64 bit - c2d is slower in 64bit mode due to 2 reasons - the iAMD64 and the lack of macro ops fusion in 64bit mode, c2d could easily loose 7-10% of its performance

But it's not slower, sometimes its faster, sometimes its slower depending on the application, just like the K8. Overall, it still remains the fastest 64-bit x86 processor available today.

Quote:

heavy multithreading - we already see quad FX running inferior chips outperforming core2quad in heavy multithreaded scenarios, that gap will only grow bigger when K10 comes out

We see a one or two unrealistic scenarios where this happens and requires specific situations that benefit from the Quad FX's additional memory controller. However, in a single-socket system, the desktop versions of Barcelona will only have 1 memory controller and 12.8GB/s of memory bandwidth.

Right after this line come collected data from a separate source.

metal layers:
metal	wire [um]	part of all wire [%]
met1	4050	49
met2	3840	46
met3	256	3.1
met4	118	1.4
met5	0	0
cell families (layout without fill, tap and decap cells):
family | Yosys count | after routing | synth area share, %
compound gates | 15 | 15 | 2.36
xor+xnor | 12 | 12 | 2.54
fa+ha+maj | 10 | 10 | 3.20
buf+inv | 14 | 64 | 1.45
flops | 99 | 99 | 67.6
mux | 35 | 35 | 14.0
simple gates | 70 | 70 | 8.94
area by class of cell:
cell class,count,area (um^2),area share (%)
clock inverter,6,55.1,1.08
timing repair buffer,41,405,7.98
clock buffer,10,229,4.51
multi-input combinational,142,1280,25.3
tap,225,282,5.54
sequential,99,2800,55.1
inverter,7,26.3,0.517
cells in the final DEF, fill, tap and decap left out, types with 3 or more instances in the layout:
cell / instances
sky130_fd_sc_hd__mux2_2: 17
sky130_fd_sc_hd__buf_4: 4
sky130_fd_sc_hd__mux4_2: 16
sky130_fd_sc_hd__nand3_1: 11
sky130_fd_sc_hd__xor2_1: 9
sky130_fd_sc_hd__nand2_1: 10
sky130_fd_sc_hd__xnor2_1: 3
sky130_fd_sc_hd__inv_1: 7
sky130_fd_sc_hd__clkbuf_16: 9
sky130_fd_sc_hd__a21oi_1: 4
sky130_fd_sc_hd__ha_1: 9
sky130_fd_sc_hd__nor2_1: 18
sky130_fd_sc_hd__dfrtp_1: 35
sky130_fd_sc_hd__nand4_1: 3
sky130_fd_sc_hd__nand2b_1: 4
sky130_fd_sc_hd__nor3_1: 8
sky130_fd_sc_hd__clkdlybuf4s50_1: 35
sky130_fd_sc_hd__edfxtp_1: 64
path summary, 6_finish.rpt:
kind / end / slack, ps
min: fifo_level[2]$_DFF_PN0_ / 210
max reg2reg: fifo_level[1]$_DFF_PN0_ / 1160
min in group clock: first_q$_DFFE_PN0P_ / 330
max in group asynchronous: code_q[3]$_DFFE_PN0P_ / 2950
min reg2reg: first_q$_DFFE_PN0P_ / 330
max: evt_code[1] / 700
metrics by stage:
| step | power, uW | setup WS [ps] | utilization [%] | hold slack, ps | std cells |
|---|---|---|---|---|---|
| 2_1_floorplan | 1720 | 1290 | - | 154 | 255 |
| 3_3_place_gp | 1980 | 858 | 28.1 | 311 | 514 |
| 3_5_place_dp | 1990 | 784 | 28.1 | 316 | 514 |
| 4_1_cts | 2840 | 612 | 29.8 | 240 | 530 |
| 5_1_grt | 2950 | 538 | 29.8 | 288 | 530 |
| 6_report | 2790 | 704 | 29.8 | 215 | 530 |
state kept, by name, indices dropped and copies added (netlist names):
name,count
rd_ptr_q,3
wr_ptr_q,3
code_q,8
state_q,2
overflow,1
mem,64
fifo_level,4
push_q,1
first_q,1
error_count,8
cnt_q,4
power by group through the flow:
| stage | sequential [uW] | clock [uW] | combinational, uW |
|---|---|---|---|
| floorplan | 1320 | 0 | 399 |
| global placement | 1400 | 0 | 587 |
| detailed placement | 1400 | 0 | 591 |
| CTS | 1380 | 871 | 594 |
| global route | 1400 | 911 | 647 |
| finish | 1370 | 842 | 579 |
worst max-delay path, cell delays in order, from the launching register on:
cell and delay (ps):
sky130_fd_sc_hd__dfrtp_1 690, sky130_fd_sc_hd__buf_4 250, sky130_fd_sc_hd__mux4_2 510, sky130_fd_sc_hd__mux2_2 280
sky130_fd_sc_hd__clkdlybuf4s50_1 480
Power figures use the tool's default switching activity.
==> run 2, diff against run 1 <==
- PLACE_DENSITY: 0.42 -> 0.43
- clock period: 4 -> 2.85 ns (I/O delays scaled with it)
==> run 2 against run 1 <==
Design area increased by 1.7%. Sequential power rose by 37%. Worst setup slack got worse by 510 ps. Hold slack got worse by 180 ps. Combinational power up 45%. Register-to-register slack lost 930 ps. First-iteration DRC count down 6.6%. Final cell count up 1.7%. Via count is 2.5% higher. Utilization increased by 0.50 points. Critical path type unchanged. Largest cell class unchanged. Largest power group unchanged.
## src/rtl/ldst_sequencer.sv

```systemverilog
// Load/store/load-immediate control sequencer: IDLE plus T0..T7 microsteps driving 17 datapath strobes.
// Define LDST_SEQUENCER_TRACE_EN to add the 16-bit retired-instruction counter port instr_cnt.
module ldst_sequencer #(
  parameter int               OPC_W   = 5,
  parameter int               MEM_LAT = 1,
  parameter logic [OPC_W-1:0] OP_LD   = OPC_W'(5'b00000),
  parameter logic [OPC_W-1:0] OP_LDI  = OPC_W'(5'b00001),
  parameter logic [OPC_W-1:0] OP_ST   = OPC_W'(5'b00010),
  parameter logic [OPC_W-1:0] OP_ADD  = OPC_W'(5'b00011)
) (
  input  logic             clk,
  input  logic             clr,
  input  logic             run,
  input  logic [OPC_W-1:0] ir_opc,
  output logic [16:0]      ctrl,
  output logic [OPC_W-1:0] alu_op,
  output logic [3:0]       state,
  output logic             instr_done,
  output logic             illegal
`ifdef LDST_SEQUENCER_TRACE_EN
  ,
  output logic [15:0]      instr_cnt
`endif
);

  localparam int C_PCOUT   = 0;
  localparam int C_INCPC   = 1;
  localparam int C_MARIN   = 2;
  localparam int C_READ    = 3;
  localparam int C_WRITE   = 4;
  localparam int C_MDRIN   = 5;
  localparam int C_MDROUT  = 6;
  localparam int C_IRIN    = 7;
  localparam int C_GRA     = 8;
  localparam int C_GRB     = 9;
  localparam int C_RIN     = 10;
  localparam int C_ROUT    = 11;
  localparam int C_BAOUT   = 12;
  localparam int C_YIN     = 13;
  localparam int C_COUT    = 14;
  localparam int C_ZIN     = 15;
  localparam int C_ZLOWOUT = 16;

  localparam logic [3:0] LAT_M1 = 4'(MEM_LAT - 1);

  typedef enum logic [3:0] {
    S_IDLE = 4'd0,
    S_T0   = 4'd1,
    S_T1   = 4'd2,
    S_T2   = 4'd3,
    S_T3   = 4'd4,
    S_T4   = 4'd5,
    S_T5   = 4'd6,
    S_T6   = 4'd7,
    S_T7   = 4'd8
  } state_t;

  state_t             r_state;
  state_t             w_next;
  logic [3:0]         r_wait;
  logic [OPC_W-1:0]   r_opc;
  logic               r_illegal;
  logic [16:0]        w_ctrl;
  logic [OPC_W-1:0]   w_alu_op;
  logic               w_done;
  logic               w_set_illegal;
  logic               w_opc_legal;
  state_t             w_end_state;

  always_ff @(posedge clk or negedge clr) begin
    if (!clr) begin
      r_state   <= S_IDLE;
      r_wait    <= 4'd0;
      r_opc     <= '0;
      r_illegal <= 1'b0;
    end else begin
      r_state <= w_next;
      if (r_state == S_T3) r_opc <= ir_opc;
      if (w_set_illegal) r_illegal <= 1'b1;
      // Every entry into a memory-wait state reloads; otherwise count down to zero and hold.
      if (w_next != r_state) begin
        r_wait <= (w_next == S_T1 || w_next == S_T6 || w_next == S_T7) ? LAT_M1 : 4'd0;
      end else if (r_wait != 4'd0) begin
        r_wait <= r_wait - 4'd1;
      end
    end
  end

  assign w_opc_legal = (ir_opc == OP_LD) || (ir_opc == OP_LDI) || (ir_opc == OP_ST);
  assign w_end_state = run ? S_T0 : S_IDLE;

  always_comb begin
    w_next        = r_state;
    w_ctrl        = 17'd0;
    w_alu_op      = '0;
    w_done        = 1'b0;
    w_set_illegal = 1'b0;
    case (r_state)
      S_IDLE: begin
        if (run && !r_illegal) w_next = S_T0;
      end
      S_T0: begin
        w_ctrl[C_PCOUT] = 1'b1;
        w_ctrl[C_MARIN] = 1'b1;
        w_ctrl[C_INCPC] = 1'b1;
        w_next          = S_T1;
      end
      S_T1: begin
        w_ctrl[C_READ]  = 1'b1;
        w_ctrl[C_MDRIN] = 1'b1;
        if (r_wait == 4'd0) w_next = S_T2;
      end
      S_T2: begin
        w_ctrl[C_MDROUT] = 1'b1;
        w_ctrl[C_IRIN]   = 1'b1;
        w_next           = S_T3;
      end
      S_T3: begin
        w_ctrl[C_GRB]   = 1'b1;
        w_ctrl[C_BAOUT] = 1'b1;
        w_ctrl[C_YIN]   = 1'b1;
        if (w_opc_legal) begin
          w_next = S_T4;
        end else begin
          w_set_illegal = 1'b1;
          w_next        = S_IDLE;
        end
      end
      S_T4: begin
        w_ctrl[C_COUT] = 1'b1;
        w_ctrl[C_ZIN]  = 1'b1;
        w_alu_op       = OP_ADD;
        w_next         = S_T5;
      end
      S_T5: begin
        w_ctrl[C_ZLOWOUT] = 1'b1;
        if (r_opc == OP_LDI) begin
          w_ctrl[C_GRA] = 1'b1;
          w_ctrl[C_RIN] = 1'b1;
          w_done        = 1'b1;
          w_next        = w_end_state;
        end else begin
          w_ctrl[C_MARIN] = 1'b1;
          w_next          = S_T6;
        end
      end
      S_T6: begin
        if (r_opc == OP_LD) begin
          w_ctrl[C_READ]  = 1'b1;
          w_ctrl[C_MDRIN] = 1'b1;
          if (r_wait == 4'd0) w_next = S_T7;
        end else begin
          w_ctrl[C_GRA]   = 1'b1;
          w_ctrl[C_ROUT]  = 1'b1;
          w_ctrl[C_MDRIN] = 1'b1;
          w_next          = S_T7;
        end
      end
      S_T7: begin
        w_ctrl[C_MDROUT] = 1'b1;
        if (r_opc == OP_LD) begin
          w_ctrl[C_GRA] = 1'b1;
          w_ctrl[C_RIN] = 1'b1;
          w_done        = 1'b1;
          w_next        = w_end_state;
        end else begin
          w_ctrl[C_WRITE] = 1'b1;
          if (r_wait == 4'd0) begin
            w_done = 1'b1;
            w_next = w_end_state;
          end
        end
      end
      default: w_next = S_IDLE;
    endcase
  end

  // Outputs decode straight from reset-cleared registers, so clr drops every strobe at once.
  assign ctrl       = w_ctrl;
  assign alu_op     = w_alu_op;
  assign state      = r_state;
  assign instr_done = w_done;
  assign illegal    = r_illegal;

`ifdef LDST_SEQUENCER_TRACE_EN
  logic [15:0] r_instr_cnt;

  always_ff @(posedge clk or negedge clr) begin
    if (!clr) begin
      r_instr_cnt <= 16'd0;
    end else if (w_done) begin
      r_instr_cnt <= r_instr_cnt + 16'd1;
    end
  end

  assign instr_cnt = r_instr_cnt;
`endif

endmodule
```

## config.mk

```make
export PLATFORM = sky130hd
export DESIGN_NAME = ldst_sequencer
export DESIGN_NICKNAME = d
export VERILOG_FILES = /design/src/rtl/ldst_sequencer.sv
export SDC_FILE = /design/constraint.sdc
export NUM_CORES = 1
export LEC_CHECK = 0
export BUFFER_PORTS_ARGS = -buffer_cell sky130_fd_sc_hd__buf_4
export CAP_MARGIN = 10
export CORE_MARGIN = 2
export CORE_UTILIZATION = 44
export CTS_CLUSTER_DIAMETER = 60
export DETAILED_ROUTE_END_ITERATION = 10
export PLACE_DENSITY = 0.75
export SYNTH_ARGS = -nofsm -noshare
export SYNTH_HDL_FRONTEND = slang
export SYNTH_SLANG_ARGS = --single-unit
```

## constraint.sdc

```tcl
create_clock -name clk -period 1.92 [get_ports clk]
set_input_delay 0.192 -clock clk [delete_from_list [all_inputs] [get_ports clk]]
set_output_delay 0.192 -clock clk [all_outputs]
set_load 0.02 [all_outputs]
```

==> flow_metrics.env, run 1 <==
export IMPL_final_area_um2=1500
export IMPL_port_buffers=32
export IMPL_ios=36
export IMPL_overflow=0
export IMPL_synth_top_family_by_area="simple AND/OR/NAND/NOR gates"
export IMPL_die_x_um=51.5
export IMPL_rows=17
export IMPL_place_congestion=0.875
export IMPL_min_period_ns=2.06
export IMPL_grt_max_degree=16
export IMPL_synth_compound_area_share=0.195
export IMPL_synth_cells=113
export IMPL_final_cells=183
export IMPL_p_leak_nw=0.681
export IMPL_firstDrtPassIters=5
export IMPL_dp_cells=170
export IMPL_synth_seq_cells=14
export IMPL_post_route_period_util=1.07
export IMPL_viasPerCell=5.42
export IMPL_fillers=167
export IMPL_synthToLayoutAreaGrowth_pct=51.1
export IMPL_cts_root_buf="clkbuf_4"
export IMPL_worstPathMaxFanout=4
export IMPL_fin_worst_skew_ns=0.00153
export IMPL_final_nets=166
export IMPL_die_height_um=51.5
export IMPL_required_ns=2.09
export IMPL_clk_latency_ns=0.27
export IMPL_path_common_cell="or4_4"
export IMPL_antenna_found_initial=0
export IMPL_p_sw_w=0.000894
export IMPL_cts_tree="done"
export IMPL_place_hpwl_um=1880
export IMPL_synth_xor_area_frac=0.00882
export IMPL_avgSynthCellArea_um2=8.79
export IMPL_path_clk_slew_ns=0.08
export IMPL_crit_buf_inv=1
export IMPL_synth_adder_area_share=0.0126
export IMPL_synth_cell_types=40
export IMPL_dpl_cell_area_um2=1270
export IMPL_layout_common_cells="buf_4 (42), dfrtp_1 (14), nor2_1 (8), buf_6 (8)"
export IMPL_dieArea_um2=2650
export IMPL_cap_violations=0
export IMPL_comb_power_share=0.669
export IMPL_cts_buffer_depth=2
export IMPL_pwr_share_clk=0.081
export IMPL_arrival_ns=2.23
export IMPL_reg2reg_slack_ns=-0.14
export IMPL_design_core_area_um2=2170
export IMPL_wl_um=2650
export IMPL_run_status="complete, but fails checks"
export IMPL_p_seq_frac=0.250
export IMPL_yosys_warnings=0
export IMPL_crit_slowest_cell="or4_4"
export IMPL_synth_edff_count=0
export IMPL_grt_usage=0.213
export IMPL_num_antenna_cells=0
export IMPL_avgRoutedWirePerCell_um=14.5
export IMPL_start_util=0.458
export IMPL_ir_worst_vdd_uv=805
export IMPL_seq_area_frac_synth=0.353
export IMPL_synthMuxAreaShare=0.0453
export IMPL_crit_type="reg -> reg"
export IMPL_drc=0
export IMPL_ant_nets=0
export IMPL_critPathTopFamily="simple AND/OR/NAND/NOR gates"
export IMPL_powerDensity_nw_per_um2=1290
export IMPL_hold_path_class="in -> reg"
export IMPL_fin_ws_ns=-0.137
export IMPL_p_total_w=0.00194
export IMPL_grt_setup_unrepaired="yes"
export IMPL_grt_pass1_wl_um=4220
export IMPL_h_tree_depth=1
export IMPL_max_freq_mhz=486
export IMPL_ys_flop_type="dfrtp_1"
export IMPL_dr_first_iter_drc_count=16
export IMPL_numCtsBuffers=3
export IMPL_report_final_slew_viol_count=0
export IMPL_syn_area_um2=993
export IMPL_drive_gt1_frac=0.503
export IMPL_hold_slack_ns=0.139
export IMPL_violations="negative setup slack"
export IMPL_path_cells="or4_4, buf_6, or4_4, o221a_4, a2111oi_4"
export IMPL_post_place_ws_ns=0.0278
export IMPL_max_stage_delay_ns=0.57
export IMPL_cts_sinks=14
export IMPL_p_sw_frac=0.460
export IMPL_finalSetupViolCount=6
export IMPL_p_int_w=0.00105
export IMPL_startpoint_type="flop"
export IMPL_hold_violations=0
export IMPL_vias=992
export IMPL_synthArstFlopShare=1.00
export IMPL_synth_simple_area_share=0.271
export IMPL_final_common_cell="buf_4"
export IMPL_grt_pass1_vias=930
export IMPL_worstSetupEndpointType="flop"
[through the flow]
step                      utilization  setup TNS (ns)
after CTS                       0.646          -0.471
after detailed placement        0.585               0
final                           0.692          -0.466
after global placement          0.585               0
after floorplan                     -               0
after global routing            0.692          -0.999
[logic make-up after synthesis]
group                      count (synthesis)
AOI/OAI and AO/OA                         26
xor gates and xnor gates                   1
adders and majority gates                  1
buffers and inverters                     20
DFF                                       14
muxes                                      4
other                                      1
and+or+nand+nor                           46
[cell usage after synthesis (3+ instances only)]
| master | number | share of area |
|---|---|---|
| nor2_1 | 10 | 0.038 |
| dfrtp_1 | 14 | 0.35 |
| nand3_1 | 3 | 0.015 |
| a21oi_1 | 8 | 0.040 |
| mux2_2 | 4 | 0.045 |
| nand2b_1 | 5 | 0.031 |
| o21ai_0 | 3 | 0.015 |
| o211ai_1 | 3 | 0.023 |
| nand2_1 | 5 | 0.019 |
| inv_1 | 6 | 0.023 |
| nor3_1 | 5 | 0.025 |
| clkbuf_1 | 4 | 0.015 |
| buf_4 | 9 | 0.068 |
[what timing repair did]
| action | in CTS | in global routing |
|---|---|---|
| hold endpoints to repair | 14 | 0 |
| hold buffers | 1 | 0 |
| gates resized for setup | 17 | 11 |
| buffers inserted | 3 | 6 |
| pin swaps | 5 | 7 |
| endpoints found under the setup margin | 6 | 14 |
[power by group through the flow]
stage	registers (W)	clock network, W	logic [W]
2_1_floorplan	0.000498	0	0.000664
5_1_grt	0.000500	0.000177	0.00140
3_3_place_gp	0.000468	0	0.00107
6_report	0.000486	0.000157	0.00130
4_1_cts	0.000485	0.000162	0.00118
3_5_place_dp	0.000476	0	0.00108
[final timing paths]
| check | from | end | cells after the start |
|---|---|---|---|
| worst max-delay path | r_opc[1] | r_wait[1] | 5 |
| worst min-delay path | ir_opc[0] | r_opc[0] | 3 |
| worst max register to register | r_opc[1] | r_wait[1] | 5 |
| worst min register to register | illegal | illegal | 1 |
| max in group asynchronous | clr | r_opc[1] | 2 |
| min in group asynchronous | clr | r_wait[3] | 2 |
[area by class of cell]
class	count	area (um^2)	area share
clock buffer	3	22.5	0.0150
sequential	14	350	0.233
tap	28	35.0	0.0233
inverter	6	22.5	0.0150
multi-input combinational	81	656	0.437
timing repair buffer	51	415	0.277
[flip-flops by register name (all words and copies together) (netlist names)]
signal / cells
state: 4
r_opc: 5
illegal: 1
r_wait: 4
[worst register-to-register path, delay by kind of cell, from the launching register on]
| family | cells | cell delay [ns] |
|---|---|---|
| AO/OA/AOI/OAI | 2 | 0.43 |
| buffers and inverters | 1 | 0.14 |
| flip-flops | 1 | 0.38 |
| AND/OR/NAND/NOR | 2 | 1.01 |
[routing by layer]
metal	routed length, um	part of all wire	GRT usage	vias to the layer above
met2	1350	0.51	0.353	40
met1	1090	0.41	0.280	465
met4	37	0.014	0.0439	0
met5	0	0	0	-
li1	-	-	-	483
met3	178	0.067	0.0546	4
(Power assumes the default switching activity.)
==> run 2, diff against run 1 <==
--- a/config.mk
+++ b/config.mk
@@ -11,7 +11,7 @@
 export CORE_UTILIZATION = 44
 export CTS_CLUSTER_DIAMETER = 60
 export DETAILED_ROUTE_END_ITERATION = 10
-export PLACE_DENSITY = 0.75
+export PLACE_DENSITY = 0.82
 export SYNTH_ARGS = -nofsm -noshare
 export SYNTH_HDL_FRONTEND = slang
 export SYNTH_SLANG_ARGS = --single-unit
==> flow_metrics.env, run 2 (synthesis gave the netlist of run 1 again) <==
export IMPL_grt_pass1_wl_um=4380
export IMPL_die_x_um=51.5
export IMPL_numCtsBuffers=3
export IMPL_ios=36
export IMPL_drive_gt1_frac=0.510
export IMPL_avgRoutedWirePerCell_um=15.7
export IMPL_reg2reg_slack_ns=-0.14
export IMPL_vias=1067
export IMPL_dr_first_iter_drc_count=24
export IMPL_hp_start="ir_opc[0]"
export IMPL_grt_setup_unrepaired="yes"
export IMPL_regArea_um2=350
export IMPL_fin_worst_skew_ns=0.00292
export IMPL_place_hpwl_um=1940
export IMPL_place_congestion=0.888
export IMPL_synthToLayoutAreaGrowth_pct=48.6
export IMPL_grt_pass1_vias=956
export IMPL_startpoint_type="flop"
export IMPL_multiInputGateArea_um2=642
export IMPL_rr_worst_depth=5
export IMPL_hold_depth=3
export IMPL_design_core_area_um2=2170
export IMPL_antenna_found_initial=0
export IMPL_dieArea_um2=2650
export IMPL_dp_cells=171
export IMPL_largest_reg_flops=5
export IMPL_drc=0
export IMPL_hold_path_class="in -> reg"
export IMPL_wl_um=2880
export IMPL_fin_ws_ns=-0.144
export IMPL_min_period_ns=2.06
export IMPL_report_final_slew_viol_count=0
export IMPL_cp_startpoint="r_opc[2]"
export IMPL_firstDrtPassIters=4
export IMPL_start_util=0.458
export IMPL_hold_slack_ns=0.120
export IMPL_ir_worst_vdd_uv=951
export IMPL_num_antenna_cells=0
export IMPL_grt_usage=0.217
export IMPL_worstSetupEndpointType="flop"
export IMPL_powerDensity_nw_per_um2=1320
export IMPL_max_freq_mhz=485
export IMPL_final_nets=166
export IMPL_hold_violations=0
export IMPL_required_ns=2.10
export IMPL_port_buffers=32
export IMPL_clk_latency_ns=0.28
export IMPL_crit_type="reg -> reg"
export IMPL_top_register="r_opc"
export IMPL_ant_nets=0
export IMPL_cts_buffer_depth=2
export IMPL_layout_common_cells="buf_4 (45), dfrtp_1 (14), nor2_1 (8)"
export IMPL_final_cells=183
export IMPL_grt_max_degree=16
export IMPL_arrival_ns=2.25
export IMPL_final_common_cell="buf_4"
export IMPL_rr_endpoint="r_wait[1]"
export IMPL_viasPerCell=5.83
export IMPL_fillers=180
export IMPL_run_status="complete, but fails checks"
export IMPL_path_clk_slew_ns=0.08
export IMPL_cap_violations=0
export IMPL_post_route_util=0.681
export IMPL_finalSetupViolCount=9
export IMPL_hold_end="r_opc[0]"
export IMPL_r2r_start="r_opc[2]"
export IMPL_cts_sinks=14
export IMPL_worstPathMaxFanout=4
export IMPL_overflow=0
export IMPL_p_leak_nw=0.675
export IMPL_cts_tree="done"
export IMPL_die_height_um=51.5
export IMPL_post_route_period_util=1.07
export IMPL_cts_root_buf="clkbuf_4"
export IMPL_violations="negative setup slack"
export IMPL_h_tree_depth=1
export IMPL_rows=17
run 2: cell count changes in the layout (fill, tap and decap cells not counted):
cell,change
buf_4,+3
ha_4,-1
o22ai_1,+1
buf_6,-3
ha_2,+1
nor3_2,+1
a211oi_1,-1
o21ai_2,+1
o22ai_2,-1
nor3_4,-1
a211oi_2,+1
o21ai_0,-1
run 2: cell type report:
type | instances | share of cell area
clock buffer | 3 | 0.0153
tap | 28 | 0.0237
multi-input combinational | 81 | 0.435
sequential | 14 | 0.237
inverter | 6 | 0.0153
timing repair buffer | 51 | 0.274
run 2: worst max-delay path by stage:
stage / cells past startpoint / slack (ns) / endpoint
6_report: 5 / -0.14 / r_wait[1]
5_1_grt: 5 / -0.16 / r_wait[1]
2_1_floorplan: 5 / 0.004 / ctrl[8]
4_1_cts: 6 / -0.12 / ctrl[3]
3_3_place_gp: 4 / 0.06 / r_wait[1]
3_5_place_dp: 4 / 0.01 / r_wait[1]
run 2: stage by stage:
step                      setup TNS, ns  power (W)  setup WS [ns]  instance area [um^2]
after floorplan                       0    0.00116        0.00354                  1010
after global placement                0    0.00152         0.0634                  1280
after detailed placement              0    0.00156         0.0101                  1280
after CTS                        -0.352    0.00187         -0.121                  1420
after global routing              -1.10    0.00207         -0.160                  1480
final                            -0.704    0.00195         -0.144                  1480
run 2: layer usage:
layer	wire length, um	GRT usage	part of all wire
met1	1120	0.293	0.39
met5	0	0	0
met2	1500	0.376	0.52
met3	231	0.0172	0.080
met4	29	0.0570	0.010
run 2: where the power goes:
group | internal (W) | switching [W] | total, W | leakage (nW)
registers | 0.000384 | 0.000104 | 0.000488 | 0.177
logic | 0.000576 | 0.000719 | 0.00130 | 0.484
clock network | 0.0000728 | 0.0000959 | 0.000169 | 0.0138
run 2: worst max-delay path, cell delays in order, from the launching register on:
cell	delay, ns
dfrtp_1	0.41
or4_4	0.56
buf_6	0.14
or4_4	0.52
o221a_4	0.16
a2111oi_4	0.18
run 2: timing repair:
action,4_1_cts,5_1_grt
hold buffers,1,0
resized for setup,16,9
setup endpoints to repair,7,11
endpoints found under the hold margin,14,0
pin swaps,6,9
buffers inserted,5,4
<file path="config.mk">
export PLATFORM = sky130hd
export DESIGN_NAME = mmap_arbiter
export DESIGN_NICKNAME = d
export VERILOG_FILES = /design/src/rtl/mmap_arbiter.sv
export SDC_FILE = /design/constraint.sdc
export NUM_CORES = 1
export LEC_CHECK = 0
export CAP_MARGIN = 20
export CORE_ASPECT_RATIO = 1.5
export CORE_UTILIZATION = 36
export DETAILED_ROUTE_END_ITERATION = 16
export PLACE_DENSITY_LB_ADDON = 0.12
export SLEW_MARGIN = 20
export SYNTH_ARGS = -nofsm -noshare
export SYNTH_HDL_FRONTEND = slang
export SYNTH_SLANG_ARGS = --single-unit
</file>
<file path="constraint.sdc">
create_clock -name clk -period 1.6 [get_ports clk]
set_input_delay 0.32 -clock clk [delete_from_list [all_inputs] [get_ports clk]]
set_output_delay 0.32 -clock clk [all_outputs]
set_load 0.005 [all_outputs]
</file>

Most other heavy multi-threaded scenarios have the QX6700 beating the Quad FX just as easily as it does in single-threaded scenarios.

Quote:

are you sure? :nono: C2D can process one 128bit sse instruction per cycle, do you mean pentium has a 21.33 (128/6) bit SSE engine :rofl:

A C2D can execute 1 128-bit multiply, 1 128-bit add plus a load, store and jump in the same cycle.
02-12-2007, 03:45 PM
SOLDNER-MOFO64

Quote:

Originally Posted by Lightman

Some interesting bits:

Source:
http://www.edn.com/article/CA6415782.html?partner=enews

Enjoy!

:)

:up: :party3:
02-12-2007, 05:22 PM
doompc

Quote:

Originally Posted by accord99

But it's not slower, sometimes its faster, sometimes its slower depending on the application, just like the K8. Overall, it still remains the fastest 64-bit x86 processor available today.

All CPUs speed up in 64 bits due to the larger amout of registers and the standard SSE2 instructions.
But Core2 does not speed up as much as K8 since MacroFusion doesn't work in long mode.

On SSE execution K10 has little advantage.
Core2 has 3 SSEs plus one load and one store units.
K8 has 3 FPUs (that do SSE) plus the load/store unit that do two loads/stores per cycle, on K10 the FPUs are widened to 128 bit so it can do 3 128 bit SSE per cycle plus 2 load/stores.
So Core2 does 3 SSE, 1 load and 1 store. K10 does 3 SSE, 1 load and 1 store or 2 loads or 2 stores.
http://www.xbitlabs.com/articles/cpu...amd-k8l_5.html
02-12-2007, 10:55 PM
JumpingJack

Quote:

Originally Posted by savantu

Really ? Not even Conroe manages 1-1.2 except on few codes.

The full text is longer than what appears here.